Yelena, al principio, colaboró en la caricia, pero, repentinamente, separó su boca de la de él y exclamó:

—¡Sholto!—¿Qué pasa?

—¡Me había olvidado de que tenía que decirte algo!

—¿Tan importante es, que has interrumpido el beso?

—Creo que sí, Sholto. En realidad, vine a verte por eso, pero nos pusimos a hablar de lo otro y...

—¿De qué se trata, Yelena?

—De Jed Kolster.

—¿Qué pasa con Jed?

—¿No dijiste que anoche fue a divertirse con Tova y Lydia, la pareja de equilibristas?

—Sí, lo dije.

—¿Sabes con certeza que estuvo con ellas?

—Sí, él mismo me lo confirmó, hace un rato.

—¿Y te parece normal que, después de pasar la noche con dos mujeres tan explosivas como ésas, fuera a visitar a Ulla esta mañana?

Sholto respingó.

—¿Que fue a visitar a Ulla...?

—Lo vi entrar en su habitación con mis propios ojos.

—Bueno, quizá no fue a...

—Sí que debió ir a eso, porque estuvo con ella una media hora.

—Es increíble.

—Desde luego. Y, lo que ocurrió después, muy sospechoso.

—¿Qué ocurrió después, Yelena?

—Cuando Jed se marchó, fui a ver a Ulla.
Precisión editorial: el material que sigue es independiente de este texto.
--- config.mk ---
export PLATFORM = sky130hd
export DESIGN_NAME = priority_decoder_flat
export DESIGN_NICKNAME = d
export VERILOG_FILES = /design/src/rtl/priority_decoder_if.sv /design/src/rtl/priority_decoder.sv /design/src/flat_wrapper.sv
export SDC_FILE = /design/constraint.sdc
export NUM_CORES = 1
export LEC_CHECK = 0
export CORE_MARGIN = 2
export CORE_UTILIZATION = 63
export DETAILED_ROUTE_END_ITERATION = 12
export DONT_BUFFER_PORTS = 1
export PLACE_DENSITY = 0.8
export SLEW_MARGIN = 40
export SYNTH_ARGS = -nofsm -noshare
export SYNTH_HDL_FRONTEND = slang
export SYNTH_SLANG_ARGS = --single-unit
--- constraint.sdc ---
create_clock -name clk_i -period 2.9 [get_ports clk_i]
set_input_delay 0.435 -clock clk_i [delete_from_list [all_inputs] [get_ports clk_i]]
set_output_delay 0.435 -clock clk_i [all_outputs]
set_load 0.02 [all_outputs]
--- src/rtl/priority_decoder_if.sv ---
// Beat-stream input and result-word output of the priority decoder.
// The slave modport is the decoder side; the master modport drives beats and accepts results.
interface priority_decoder_if #(
    parameter int WIDTH = 16,
    parameter int CNT_W = $clog2(WIDTH + 1)
);
    logic [WIDTH-1:0] data_i;
    logic             data_val_i;
    logic             data_last_i;
    logic             data_ready_o;
    logic [WIDTH-1:0] word_o;
    logic [CNT_W-1:0] count_o;
    logic             err_onehot_o;
    logic             err_dup_o;
    logic             err_order_o;
    logic             word_val_o;
    logic             word_ready_i;

    modport slave (
        input  data_i, data_val_i, data_last_i, word_ready_i,
        output data_ready_o, word_o, count_o, err_onehot_o, err_dup_o, err_order_o, word_val_o
    );

    modport master (
        output data_i, data_val_i, data_last_i, word_ready_i,
        input  data_ready_o, word_o, count_o, err_onehot_o, err_dup_o, err_order_o, word_val_o
    );
endinterface

--- src/rtl/priority_decoder.sv ---
// Rebuilds a word from a packet of one-hot beats (LSB first). It counts the good beats,
// flags malformed, duplicate and out-of-order beats, and presents the result with valid/ready.
module priority_decoder #(
    parameter int WIDTH = 16
) (
    input  logic              clk_i,
    input  logic              srst_i,
    priority_decoder_if.slave bus
);
    localparam int CNT_W = $clog2(WIDTH + 1);
    localparam logic [0:0] COLLECT = 1'b0;
    localparam logic [0:0] OUTPUT  = 1'b1;

    logic [0:0]       state_q, state_d;
    logic [WIDTH-1:0] acc_q, acc_d, prev_q, prev_d, word_q, word_d;
    logic [CNT_W-1:0] cnt_q, cnt_d, count_q, count_d;
    logic             acc_oh_q, acc_oh_d, acc_dup_q, acc_dup_d, acc_ord_q, acc_ord_d;
    logic             err_oh_q, err_oh_d, err_dup_q, err_dup_d, err_ord_q, err_ord_d;
    logic             accept, handshake, onehot, dup, order, good;

    always_comb begin
        accept    = (state_q == COLLECT) && bus.data_val_i;
        handshake = (state_q == OUTPUT) && bus.word_ready_i;
        // x & (x-1) clears the lowest set bit, so zero means at most one bit is set
        onehot    = (bus.data_i != '0) && ((bus.data_i & (bus.data_i - WIDTH'(1))) == '0);
        dup       = onehot && ((bus.data_i & acc_q) != '0);
        order     = onehot && !dup && (prev_q != '0) && (bus.data_i <= prev_q);
        good      = onehot && !dup;

        state_d   = state_q;
        acc_d     = acc_q;
        prev_d    = prev_q;
        cnt_d     = cnt_q;
        acc_oh_d  = acc_oh_q;
        acc_dup_d = acc_dup_q;
        acc_ord_d = acc_ord_q;
        word_d    = word_q;
        count_d   = count_q;
        err_oh_d  = err_oh_q;
        err_dup_d = err_dup_q;
        err_ord_d = err_ord_q;

        case (state_q)
            COLLECT: begin
                if (accept) begin
                    acc_d     = acc_q | bus.data_i;
                    acc_oh_d  = acc_oh_q | !onehot;
                    acc_dup_d = acc_dup_q | dup;
                    acc_ord_d = acc_ord_q | order;
                    if (good) begin
                        prev_d = bus.data_i;
                        if (cnt_q != CNT_W'(WIDTH)) cnt_d = cnt_q + CNT_W'(1);
                    end
                    // The result registers take the merged state including this last beat
                    if (bus.data_last_i) begin
                        state_d   = OUTPUT;
                        word_d    = acc_d;
                        count_d   = cnt_d;
                        err_oh_d  = acc_oh_d;
                        err_dup_d = acc_dup_d;
                        err_ord_d = acc_ord_d;
                    end
                end
            end
            default: begin
                if (handshake) begin
                    state_d   = COLLECT;
                    acc_d     = '0;
                    prev_d    = '0;
                    cnt_d     = '0;
                    acc_oh_d  = 1'b0;
                    acc_dup_d = 1'b0;
                    acc_ord_d = 1'b0;
                    word_d    = '0;
                    count_d   = '0;
                    err_oh_d  = 1'b0;
                    err_dup_d = 1'b0;
                    err_ord_d = 1'b0;
                end
            end
        endcase
    end

    always_ff @(posedge clk_i or posedge srst_i) begin
        if (srst_i) begin
            state_q   <= COLLECT;
            acc_q     <= '0;
            prev_q    <= '0;
            cnt_q     <= '0;
            acc_oh_q  <= 1'b0;
            acc_dup_q <= 1'b0;
            acc_ord_q <= 1'b0;
            word_q    <= '0;
            count_q   <= '0;
            err_oh_q  <= 1'b0;
            err_dup_q <= 1'b0;
            err_ord_q <= 1'b0;
        end else begin
            state_q   <= state_d;
            acc_q     <= acc_d;
            prev_q    <= prev_d;
            cnt_q     <= cnt_d;
            acc_oh_q  <= acc_oh_d;
            acc_dup_q <= acc_dup_d;
            acc_ord_q <= acc_ord_d;
            word_q    <= word_d;
            count_q   <= count_d;
            err_oh_q  <= err_oh_d;
            err_dup_q <= err_dup_d;
            err_ord_q <= err_ord_d;
        end
    end

    assign bus.data_ready_o = (state_q == COLLECT);
    assign bus.word_val_o   = (state_q == OUTPUT);
    assign bus.word_o       = word_q;
    assign bus.count_o      = count_q;
    assign bus.err_onehot_o = err_oh_q;
    assign bus.err_dup_o    = err_dup_q;
    assign bus.err_order_o  = err_ord_q;
endmodule
--- src/flat_wrapper.sv ---
// flat-port wrapper written by rule: the top's interface ports become plain ports
module priority_decoder_flat 
#(
    parameter int WIDTH = 16
)
  (clk_i, srst_i, bus_data_i, bus_data_val_i, bus_data_last_i, bus_word_ready_i, bus_data_ready_o, bus_word_o, bus_count_o, bus_err_onehot_o, bus_err_dup_o, bus_err_order_o, bus_word_val_o);
  priority_decoder_if #(.WIDTH(WIDTH)) bus_i ();
  input  logic clk_i;
  input  logic srst_i;
  input wire logic [$bits(bus_i.data_i)-1:0] bus_data_i;
  input wire logic [$bits(bus_i.data_val_i)-1:0] bus_data_val_i;
  input wire logic [$bits(bus_i.data_last_i)-1:0] bus_data_last_i;
  input wire logic [$bits(bus_i.word_ready_i)-1:0] bus_word_ready_i;
  output wire logic [$bits(bus_i.data_ready_o)-1:0] bus_data_ready_o;
  output wire logic [$bits(bus_i.word_o)-1:0] bus_word_o;
  output wire logic [$bits(bus_i.count_o)-1:0] bus_count_o;
  output wire logic [$bits(bus_i.err_onehot_o)-1:0] bus_err_onehot_o;
  output wire logic [$bits(bus_i.err_dup_o)-1:0] bus_err_dup_o;
  output wire logic [$bits(bus_i.err_order_o)-1:0] bus_err_order_o;
  output wire logic [$bits(bus_i.word_val_o)-1:0] bus_word_val_o;
  assign bus_i.data_i = bus_data_i;
  assign bus_i.data_val_i = bus_data_val_i;
  assign bus_i.data_last_i = bus_data_last_i;
  assign bus_i.word_ready_i = bus_word_ready_i;
  assign bus_data_ready_o = bus_i.data_ready_o;
  assign bus_word_o = bus_i.word_o;
  assign bus_count_o = bus_i.count_o;
  assign bus_err_onehot_o = bus_i.err_onehot_o;
  assign bus_err_dup_o = bus_i.err_dup_o;
  assign bus_err_order_o = bus_i.err_order_o;
  assign bus_word_val_o = bus_i.word_val_o;
  priority_decoder #(.WIDTH(WIDTH)) u_core (.clk_i(clk_i), .srst_i(srst_i), .bus(bus_i));
endmodule
# Word-level counts from Yosys, hierarchy flattened

Cells that the tools add are included.

Word-level logic and storage cells: 80
Bits in registers: 65
Output and inout port bits: 26
Input port bits: 21

Reductions and logical operators: 19
$lt $le $gt $ge: 1
Add/subtract/negate cells: 2
Bitwise gates (word level): 7
Eq/ne operators: 2
Multiplexer cells: 37

Operators with widths:

| cell                  | count |
|---|---|
| $mux 16               | 9 |
| $reduce_bool 16->1    | 3 |
| $mux 5                | 8 |
| $and 16x16->16        | 2 |
| $mux 1                | 20 |
| $le 16x16->1          | 1 |
| $logic_not 16->1      | 1 |
| $or 16x16->16         | 1 |
| $sub 16x1->16 const B | 1 |
| $logic_and 1x1->1     | 7 |
| $reduce_and 3->1      | 2 |
| $reduce_bool 2->1     | 3 |
| $add 5x1->5 const B   | 1 |
| $ne 5x5->1 const B    | 1 |
| $or 1x1->1            | 3 |
| $logic_not 1->1       | 2 |
| $ne 2x2->1 const B    | 1 |
| $reduce_and 2->1      | 1 |
| $not 1->1             | 1 |

# Longest topological paths before layout

Gate-level depths: netlist of run 1.

Word-level depth: 13
Mapped depth: 10
Gate-level depth less buffers: 9

# Least setup slack after synthesis of run 1

Ideal clock, no wire load.

Kind: input to register
From: input bus_data_i[2]
To: register u_core.prev_q[7]
Arrival: 2.861 ns
Buffers on the path: 2
Required time: 2.779 ns
Setup time: 0.121 ns
Slack: -0.082 ns
Stages: 9
Path through: clkbuf_1 > or4_4 > or3_1 > a211o_1 > a21oi_4 > nand4_4 > a21o_1 > buf_6 > a22o_1

Cells in the longest elaborated chain, start to end: 9

Ends and longest elaborated chain:

| item                                   | line                    | text |
|---|---|---|
| from (decl)                            | flat_wrapper.sv:10      | `input wire logic [$bits(bus_i.data_i)-1:0] bus_data_i;` |
| $sub 16x1->16                          | priority_decoder.sv:25  | `onehot = (bus.data_i != '0) && ((bus.data_i & (bus.data_i - WIDTH'(1))) == '0);` |
| $and 16x16->16                         | priority_decoder.sv:25  |  |
| $logic_not 16->1                       | priority_decoder.sv:25  |  |
| $logic_and 1x1->1                      | priority_decoder.sv:25  |  |
| $logic_and 1x1->1                      | priority_decoder.sv:26  | `dup = onehot && ((bus.data_i & acc_q) != '0);` |
| $logic_not 1->1                        | priority_decoder.sv:28  | `good = onehot && !dup;` |
| $logic_and 1x1->1 (*)                  | priority_decoder.sv:28  |  |
| $reduce_bool 2->1 (no source line) (*) | -                       |  |
| $reduce_and 3->1 (no source line) (*)  | -                       |  |
| to (signal assigned)                   | priority_decoder.sv:101 | `prev_q <= prev_d;` |
| to (decl)                              | priority_decoder.sv:15  | `logic [WIDTH-1:0] acc_q, acc_d, prev_q, prev_d, word_q, word_d;` |

Every way passes the cells marked *; elsewhere a longest branch is shown, timed or not.
A chain may end at the register's enable or synchronous reset.

# Final worst setup path of run 1

From: input bus_data_i[0]
To: register u_core.count_q[4] (netlist: u_core.bus.count_o[4])

Cells in the longest elaborated chain, start to end: 11

Ends and longest elaborated chain:

| item                  | line                    | text |
|---|---|---|
| $sub 16x1->16         | priority_decoder.sv:25  |  |
| $and 16x16->16        | priority_decoder.sv:25  |  |
| $logic_not 16->1      | priority_decoder.sv:25  |  |
| $logic_and 1x1->1     | priority_decoder.sv:25  |  |
| $logic_and 1x1->1     | priority_decoder.sv:26  |  |
| $logic_not 1->1       | priority_decoder.sv:28  |  |
| $logic_and 1x1->1 (*) | priority_decoder.sv:28  |  |
| $mux 5 (*)            | priority_decoder.sv:50  | `if (good) begin` |
| $mux 5 (*)            | priority_decoder.sv:55  | `if (bus.data_last_i) begin` |
| $mux 5 (*)            | priority_decoder.sv:45  | `if (accept) begin` |
| $mux 5 (*)            | priority_decoder.sv:43  | `case (state_q)` |
| to (signal assigned)  | priority_decoder.sv:107 | `count_q <= count_d;` |
| to (decl)             | priority_decoder.sv:16  | `logic [CNT_W-1:0] cnt_q, cnt_d, count_q, count_d;` |

Every way passes the cells marked *; elsewhere a longest branch is shown, timed or not. The select of a mux whose other input is x is not followed.

==> impl_metrics.ini, run 1 <==
[route]
drt_iter0_drc = 190
viasPerCell = 6.26
drcViolationCount = 0
routedWlPerCell_um = 18.0
drt-total-wl_um = 8030
vias = 2787
dr.pass1.iters = 5
antenna_left = 0

[global_routing]
antenna_found_initial = 0
grt_pass1_wl_um = 13700
grt_max_degree = 48
grt.overflow.total = 0
grt_pass1_vias = 2793
grt_usage_pct = 29.2

[layout]
final_util_pct = 69.6
n_fill_cell = 426
fin_nets = 407
layout_common_cells = 65 x dfrtp_1, 42 x nor2_1, 36 x nand2_1
stdcell_area_mm2 = 0.00379
final_common_cell = dfrtp_1
diodes = 0
syn_to_final_growth_pct = 8.73
final_layout_size_suffix_gt1_share_pct = 11.3

[timing]
rsz0062_at_grt = false
finalCritPeriodShare_pct = 83.5
slew_headroom_pct = 62.6
layout_min_cycle_time_ns = 2.42
clock_skew_ns = 0.0106
final-hold-violation-count = 0
setup-tns-final_ns = 0
drv_slew = 0
worst_slew_pin_slew_ns = 0.562
setup_viol = 0
max_freq_mhz = 413

[power]
power_leakage_uw = 0.00167
peakVddDrop_v = 0.000640
p_per_area_mw_per_mm2 = 586

[worst_setup_path]
path_delay_family = simple AND/OR/NAND/NOR gates
end_kind = flop
r2r_start = u_core.acc_q[7]
path_max_fanout = 8
critical_path_buf_inv_count = 0
r2r_slack_ns = 0.48
critPathKind = input pin to flop
r2r-end = u_core.bus.count_o[4]
reg2reg_depth = 7
path_cells = or4_4 -> or3_1 -> a211o_2 -> a21oi_4 -> nand3_4 -> or4_1 -> a31oi_1
crit_path_max_incr_delay_ns = 0.56
startpoint_type = input pin
worst_ep_arrival_time_ns = 2.68
crit_path_start = bus_data_i[0]
required_ns = 3.16
cpMaxStageDelayCell = or4_4

[logic_synthesis]
syn_area_mm2 = 0.00348
yosysUniqueCellTypes = 53
syn-num-nets = 402
synth_cells = 363
ys_seq_elements = 65
yosysSeqAreaShare_pct = 46.7
synth.avg_cell_area_um2 = 9.60
ys.warnings.count = 0

[worst_hold_path]
hold_path.class = input pin to async pin

[place]
numPortBuffers = 0
postPlaceCellArea_mm2 = 0.00359
finalWeightedCongestion = 0.903
dp_hpwl_um = 5780

[clock_network]
cts_resized = 0
cts_buffers = 9
clock_path_buffers = 2
clkSlewWorstSetupHoldPaths_ns = 0.07
insertion_delay_ns = 0.34
hold_buffers = 0
postCtsSetupBuffers = 0
htree_levels = 3
cts-root-buf = clkbuf_8
tritoncts = yes
cts_sinks = 65

[floorplan]
die_area_mm2 = 0.00614
pin_count = 47
die_width_um = 78.4
start_util_pct = 64.0
rows = 27
core_area_mm2 = 0.00544
die_h_um = 78.4

[status]
status = complete, no violations

[job]
cap_violations = 0
registers in the layout, summed over array words and instances (netlist names), 5 cells and up:
register,cells
u_core.acc_q,16
u_core.bus.count_o,5
u_core.bus.word_o,16
u_core.cnt_q,5
u_core.prev_q,16
through the flow:
| stage | total power [µW] | hold slack, ns | cells | worst slack [ns] |
|---|---|---|---|---|
| floorplan | 1400 | 0.450 | 363 | 0.0110 |
| detailed placement | 1470 | 0.407 | 429 | 0.129 |
| global route | 2330 | 0.0676 | 445 | 0.386 |
| global placement | 1450 | 0.466 | 429 | 0.173 |
| CTS | 2230 | 0.0465 | 445 | 0.478 |
| finish | 2220 | 0.0249 | 445 | 0.479 |
logic make-up (layout without fill, tap and decap cells):
logic type | count (synthesis) | after routing | share of synthesized area, %
compound gates | 102 | 102 | 20.6
xor+xnor | 2 | 2 | 0.503
fa+ha+maj | 19 | 19 | 6.75
buf+inv | 38 | 48 | 4.56
flops | 65 | 65 | 46.7
mux | 9 | 9 | 2.62
simple gates | 128 | 128 | 18.2
area by class of cell:
| class | count | area, µm² | share of cell area, % |
|---|---|---|---|
| clock buffers | 11 | 141 | 3.73 |
| clock inverters | 5 | 55.1 | 1.45 |
| inverters | 21 | 81.3 | 2.15 |
| multi-input cells | 260 | 1710 | 45.2 |
| flip-flops and latches | 65 | 1630 | 42.9 |
| well taps | 72 | 90.1 | 2.38 |
| repair buffers | 11 | 82.6 | 2.18 |
how the worst max path moves through the flow:
stage / slack [ns] / cells after the start / to
5_1_grt: 0.39 / 7 / u_core.bus.count_o[4]
3_3_place_gp: 0.17 / 7 / u_core.bus.count_o[4]
4_1_cts: 0.48 / 7 / u_core.bus.count_o[4]
6_report: 0.48 / 7 / u_core.bus.count_o[4]
2_1_floorplan: 0.01 / 9 / u_core.prev_q[7]
3_5_place_dp: 0.13 / 7 / u_core.bus.count_o[4]
layer usage:
layer	vias up	global-route usage (%)	routed length [µm]
li1	1320	-	-
met1	1368	41.3	3620
met2	86	43.6	3740
met3	13	6.21	525
met4	0	13.3	138
met5	-	0	0
Yosys cell counts, drive strengths merged:
cell type | n | share of area, %
o211ai | 1 | 0.22
and4 | 1 | 0.29
a22o | 15 | 3.9
maj3 | 1 | 0.29
nand4 | 8 | 1.9
mux2i | 8 | 2.3
nor3 | 11 | 1.6
a221oi | 2 | 0.50
buf | 4 | 0.90
a211o | 3 | 0.79
nand3 | 6 | 1.2
or4 | 2 | 0.54
or3 | 3 | 0.54
o21ai | 16 | 2.3
nor4 | 7 | 1.4
a211oi | 3 | 1.0
nand2b | 1 | 0.18
nor2 | 43 | 4.7
or2 | 1 | 0.18
a2111oi | 1 | 0.25
o31ai | 18 | 3.9
xnor2 | 1 | 0.25
mux2 | 1 | 0.32
nand2 | 36 | 3.9
o311ai | 1 | 0.25
nand4b | 2 | 0.50
a22oi | 5 | 1.1
a21o | 7 | 1.5
and2 | 3 | 0.54
a31oi | 1 | 0.18
nor2b | 3 | 0.54
clkbuf | 13 | 1.4
dfrtp | 65 | 47
o21a | 1 | 0.22
o31a | 1 | 0.25
inv | 21 | 2.3
o22a | 1 | 0.25
ha | 18 | 6.5
and3b | 1 | 0.25
xor2 | 1 | 0.25
a21oi | 26 | 4.1
power breakdown:
group          total, µW  switching (µW)  internal (µW)
clock network        766             348            418
logic                288             178            110
registers           1170             152           1010
No activity file was read; power rests on OpenSTA's default activity.
==> inputs of run 2 (changes only) <==
ABC_AREA = 1   (was unset)
CORE_UTILIZATION = 64   (was 63)
PLACE_DENSITY = 0.81   (was 0.8)
clock period = 2.4 ns   (was 2.9 ns; I/O delays follow)
==> impl_metrics.ini, run 2 <==
[timing]
layout_min_cycle_time_ns = 2.00
clock_skew_ns = 0.0122
worst_slew_pin_slew_ns = 0.654
finalCritPeriodShare_pct = 83.5
drv_slew = 0
hold_ws_ns = -0.00931
slew_headroom_pct = 56.3
max_freq_mhz = 499
setup_viol = 0
rsz0062_at_grt = false
final-hold-violation-count = 23
setup-tns-final_ns = 0

[global_routing]
antenna_found_initial = 0
grt_pass1_wl_um = 14600
grt_usage_pct = 30.0
grt_max_degree = 36
grt_pass1_vias = 3069
grt.overflow.total = 0

[route]
dr_wl_met3_um = 586
drt_iter0_drc = 267
wl_met2_um = 3960
met1_length_um = 4040
viasPerCell = 5.55
drt-total-wl_um = 8700
dr.pass1.iters = 6
antenna_left = 0
vias = 3214
drcViolationCount = 0
routedWlPerCell_um = 15.0
highest_layer = met4

[clock_network]
postCtsSetupBuffers = 0
cts-root-buf = clkbuf_8
cts_buffers = 9
clock_path_buffers = 2
tritoncts = yes
cts_sinks = 65
htree_levels = 3
hold_buffers = 0
cts_resized = 0
insertion_delay_ns = 0.35
clkSlewWorstSetupHoldPaths_ns = 0.07

[logic_synthesis]
yosysTopAreaCellShare_pct = 43.4
yosysSeqAreaShare_pct = 43.4
async_reset_ff_share_pct = 100
ys.flop_type = dfrtp_1
syn_area_mm2 = 0.00375
ys_seq_elements = 65
synth_commonest_cells = 177 x nand2_1, 65 x dfrtp_1, 58 x inv_1
ys.warnings.count = 0
synth_cells = 500
synth_edf_count = 0
synthTopCellsByArea = dfrtp_1 43%, nand2_1 18%, o21ai_0 6.5%, ha_1 6.0%, inv_1 5.8%
syn-num-nets = 539
yosys.area.top_type = dfrtp_1
yosys.cell_count.top_type = nand2_1
synth.avg_cell_area_um2 = 7.50
yosysUniqueCellTypes = 29

[place]
finalWeightedCongestion = 0.891
numPortBuffers = 0
dp_hpwl_um = 6360

[worst_setup_path]
critPathKind = flop to flop
required_ns = 2.63
startpoint_type = flop
end_kind = flop
path_max_fanout = 2
worst_ep_arrival_time_ns = 2.24

[floorplan]
die_h_um = 80.6
die_width_um = 80.6
start_util_pct = 67.3
core_area_mm2 = 0.00557
die_area_mm2 = 0.00649
pin_count = 47
rows = 27

[layout]
syn_to_final_growth_pct = 6.84
multi_input_area_mm2 = 0.00182
layout_common_cells = 177 x nand2_1, 65 x dfrtp_1, 57 x inv_1
final_common_cell = nand2_1
final-seq-area_mm2 = 0.00163
n_fill_cell = 449
fin_nets = 541
final_util_pct = 71.9
diodes = 0
final_layout_size_suffix_gt1_share_pct = 10.5

[status]
violations = negative hold slack
status = finished, violations left

[job]
cap_violations = 0

[worst_hold_path]
hold_path.class = input pin to async pin

[power]
peakVddDrop_v = 0.000573
power_leakage_uw = 0.00210
p_per_area_mw_per_mm2 = 847
run 2: final timing paths:
| kind | startpoint | to | slack, ns | depth (start not counted) |
|---|---|---|---|---|
| worst min register to register | u_core.prev_q[6] | u_core.prev_q[6] | 0.49 | 2 |
| max in group asynchronous | srst_i | u_core.acc_q[15] | 1.80 | 2 |
| worst min-delay path | srst_i | u_core.bus.word_o[1] | -0.009 | 1 |
| min in group clk_i | bus_word_ready_i | u_core.bus.word_val_o | 0.12 | 1 |
| worst max-delay path | u_core.prev_q[15] | u_core.bus.err_order_o | 0.40 | 12 |
| worst max register to register | u_core.prev_q[15] | u_core.bus.err_order_o | 0.40 | 12 |
run 2: logic make-up after synthesis:
| kind of cell | count (synthesis) | share of synthesized area, % |
|---|---|---|
| xor gates and xnor gates | 1 | 0.234 |
| AOI/OAI and AO/OA | 87 | 13.6 |
| buffers and inverters | 75 | 8.14 |
| and+or+nand+nor | 254 | 28.7 |
| adders and majority gates | 18 | 6.00 |
| DFF | 65 | 43.4 |
run 2: layer usage:
layer,global-route usage (%),vias up
li1,-,1601
met3,6.63,14
met5,0,-
met1,43.3,1489
met4,10.0,0
met2,45.3,110
run 2: area by class of cell:
| class | count | area share [%] |
|---|---|---|
| clock buffers | 13 | 3.72 |
| clock inverters | 3 | 0.999 |
| inverters | 60 | 5.62 |
| multi-input cells | 360 | 45.4 |
| flip-flops and latches | 65 | 40.6 |
| well taps | 72 | 2.25 |
| repair buffers | 6 | 1.44 |
run 2: where the power goes:
part           total [µW]  switching, µW  internal [µW]
Combinational         879            566            313
Clock                 916            410            506
Sequential           1600            256           1340
Total                3390           1230           2160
Llamé a la puerta varias veces, pero no me abrió.

¿No...?

—No, Sholto. Al principio, pensé que Ulla había vuelto a dormirse, pero pronto me convencí de que no podía ser esa la causa de que no abriera, y decidí venir a verte.

—¿Temes que le haya ocurrido algo?

—Es posible, Sholto. Jed Kolster llevaba un maletín en la mano, y parecía tener mucha prisa cuando salió de la habitación de Ulla. Me fijé también en la expresión de sus ojos, y no me gustó nada.

—¿Cómo era?

—Fría, extraña, sospechosa...

—¿No serán figuraciones tuyas, Yelena?

—Te aseguro que no. Sholto.

—¿Te vio Jed a ti?

—Por supuesto que no.

—Está bien, vamos.

—¿Al hotel Zulo?

—Sí.

* * *

Sholto Arkin y Yelena Dalzell se hallaban ya frente a la habitación de Ulla Okeland.

El propietario de El Gallo Plateado pulsó el timbre.

Una vez.

Dos.

Tres...

Ulla no abría.

Sholto estaba pensando ya en forzar la puerta, cuando Yelena dio un respingo y exclamó:

—¡Sholto!

Arkin giró la cabeza, descubriendo a Ulla Okeland.

Acababa de aparecer en el extremo del corredor y caminaba ya hacia ellos, muy tranquila y sonriente.